Proof: Let $M \subset \mathbb{R}^m$, $x_0$ be an interior point of $M$ and $x_1$ be an exterior point of $M$. Let $\Gamma : [\alpha , \beta ] \to \mathbb{R}^m$ be any path joining $x_0$ and $x_1$, such that $\Gamma (\alpha ) = x_0$ and $\Gamma (\beta ) = x_1$. Let $I = \{\gamma \in [\alpha , \beta ] : \Gamma (\gamma ) \text{ is an interior point of } M\}$. Since $\Gamma (\beta ) = x_1$ is an exterior point of $M$, $I$ is bounded above. Thus,
$$\xi = \sup (I)$$
exists. We claim that $\Gamma (\xi )$ is boundary point of $M$. Observe that by continuity of $\Gamma$ it follows that $\xi \ne \max (I)$, that is, $\xi \notin I$.
Indeed, assume $\xi \in I$. Then $\Gamma (\xi )$ is interior point of $M$ and there is some $V^{\varepsilon} ( \Gamma (\xi ))$ symmetrical neighborhood of $\Gamma (\xi )$ contained in $M$. Since $\Gamma$ is continuous, there is some $U^{\delta}(\xi )$ neighborhood of $\xi $ such that $\Gamma (U^{\delta}(\xi )) \subset V^{\varepsilon} ( \Gamma (\xi ))$, which, in particular, implies that images of points $\gamma \in (\xi , \xi + \delta )$ are also interior points of $M$, which is a contradiction. Thus, $\xi$ being $\sup (I)$, cannot belong to $I$.
It remains to show that $\Gamma (\xi )$ is not exterior point of $\xi$. Assume $\Gamma (\xi )$ is an exterior point. Then, by the same reasoning as above, we conclude that theimages of points $\gamma \in (\xi – \delta , \xi ) $ are exterior points, from which follows that points $\gamma \in (\xi – \delta , \xi )$ are upper bounds to $I$, contradicting assumption that $\xi = \sup (I)$.

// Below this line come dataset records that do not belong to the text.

<file path="src/rtl/uart_pkg.sv">
// Shared types and constants for the UART echo responder.
package uart_pkg;

    localparam int ECHO_CNT_W = 16;

    typedef enum logic [1:0] {
        RUN,
        DRAIN,
        DONE
    } echo_state_t;

endpackage

</file>
<file path="src/rtl/uart_fifo.sv">
// Single-clock byte FIFO with a registered head so consumers see no
// combinational path from push/pop to the offered byte.
module uart_fifo #(
    parameter int depth = 16
) (
    input  logic                   clock,
    input  logic                   reset,
    input  logic                   push,
    input  logic                   pop,
    input  logic [7:0]             data_in,
    output logic [7:0]             head,
    output logic [$clog2(depth):0] count,
    output logic                   full,
    output logic                   empty
);

    localparam int PW = $clog2(depth);
    localparam int CW = PW + 1;

    logic [7:0]    ram [depth];
    logic [PW-1:0] wr_ptr;
    logic [PW-1:0] rd_ptr;
    logic [PW-1:0] rd_next;

    assign rd_next = rd_ptr + 1'b1;
    assign full    = (count == CW'(depth));
    assign empty   = (count == '0);

    always_ff @(posedge clock) begin
        if (push) begin
            ram[wr_ptr] <= data_in;
        end
    end

    always_ff @(posedge clock) begin
        if (reset) begin
            wr_ptr <= '0;
            rd_ptr <= '0;
            count  <= '0;
            head   <= '0;
        end else begin
            if (push) begin
                wr_ptr <= wr_ptr + 1'b1;
            end
            if (pop) begin
                rd_ptr <= rd_next;
            end
            if (push && !pop && !full) begin
                count <= count + 1'b1;
            end else if (pop && !push && !empty) begin
                count <= count - 1'b1;
            end
            // Head bypasses the RAM whenever the incoming byte becomes the new head.
            if (pop) begin
                if (count == CW'(1)) begin
                    if (push) begin
                        head <= data_in;
                    end
                end else begin
                    head <= ram[rd_next];
                end
            end else if (empty && push) begin
                head <= data_in;
            end
        end
    end

endmodule

</file>
<file path="src/rtl/uart_echo.sv">
// Receive-side echo client: buffers received bytes, re-offers them to the
// transmitter, accumulates a checksum and flags completion of one message.
module uart_echo
    import uart_pkg::*;
#(
    parameter int depth       = 16,
    parameter int message_len = 16
) (
    input  logic                   clock,
    input  logic                   tick_reset,
    input  logic                   tick_valid,
    input  logic [7:0]             tick_data_in,
    input  logic                   tick_clear_to_send,
    input  logic                   tick_idle,
    output logic [7:0]             get_data_ret,
    output logic                   get_request_ret,
    output logic [$clog2(depth):0] get_count_ret,
    output logic                   get_overflow_ret,
    output logic [31:0]            get_checksum_ret,
    output logic                   get_done_ret
);

    localparam logic [ECHO_CNT_W-1:0] LAST = ECHO_CNT_W'(message_len - 1);

    echo_state_t           state;
    logic [ECHO_CNT_W-1:0] rx_cnt;
    logic                  full;
    logic                  empty;
    logic                  rx_active;
    logic                  push;
    logic                  pop;
    logic                  drop;

    assign get_request_ret = !empty && (state != DONE);
    assign get_done_ret    = (state == DONE);

    always_comb begin
        rx_active = tick_valid && (state == RUN);
        pop       = get_request_ret && tick_clear_to_send;
        push      = rx_active && (!full || pop);
        drop      = rx_active && full && !pop;
    end

    uart_fifo #(
        .depth(depth)
    ) u_fifo (
        .clock  (clock),
        .reset  (tick_reset),
        .push   (push),
        .pop    (pop),
        .data_in(tick_data_in),
        .head   (get_data_ret),
        .count  (get_count_ret),
        .full   (full),
        .empty  (empty)
    );

    always_ff @(posedge clock) begin
        if (tick_reset) begin
            state            <= RUN;
            rx_cnt           <= '0;
            get_overflow_ret <= 1'b0;
            get_checksum_ret <= '0;
        end else begin
            if (pop) begin
                get_checksum_ret <= get_checksum_ret + {24'd0, get_data_ret};
            end
            if (drop) begin
                get_overflow_ret <= 1'b1;
            end
            case (state)
                RUN: begin
                    if (rx_active) begin
                        rx_cnt <= rx_cnt + 1'b1;
                        if (rx_cnt == LAST) begin
                            state <= DRAIN;
                        end
                    end
                end
                DRAIN: begin
                    if (empty && tick_idle) begin
                        state <= DONE;
                    end
                end
                DONE: begin
                end
                default: state <= RUN;
            endcase
        end
    end

endmodule

</file>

Hence $\Gamma (\xi )$ is neither interior point of $M$, nor exterior point of $M$, which leaves only possibility of $\Gamma (\xi )$ being boundary point of $M$ as claimed.
Best Answer
If $M$ is a any subset with interior $I:=\operatorname{int} M$, its exterior is $E:=\operatorname{int} M^\complement$. As in any metric space
$$\Bbb R^n = I \cup E \cup \partial M$$
where the three sets are pairwise disjoint, $I,U$ are open and $\partial M$ is closed.
So if we have a path $\gamma: [0,1] \to \Bbb R^n$ where $x_0=\gamma(0) \in I$ and $x_1=\gamma(1) \in E$ we cannot have that $\gamma[[0,1]] \cap \partial M = \emptyset$ because that implies that $\{I \cap \gamma[[0,1]], U \cap \gamma[[0,1]]\}$ would be a disconnection of the connected space $\gamma[[0,1]]$ by disjoint open sets, contradiction. So $\gamma[[0,1]] \cap \partial M \neq \emptyset$ and so there is some $t_0 \in [0,1]$ such that $\gamma(t) \in \partial M$.
So it holds in any topological space, and any subset $M$ of it, nothing is specific about $\Bbb R^n$ here; no metric is used as well. I only need that $\gamma$ is continuous and $[0,1]$ is connected, essentially.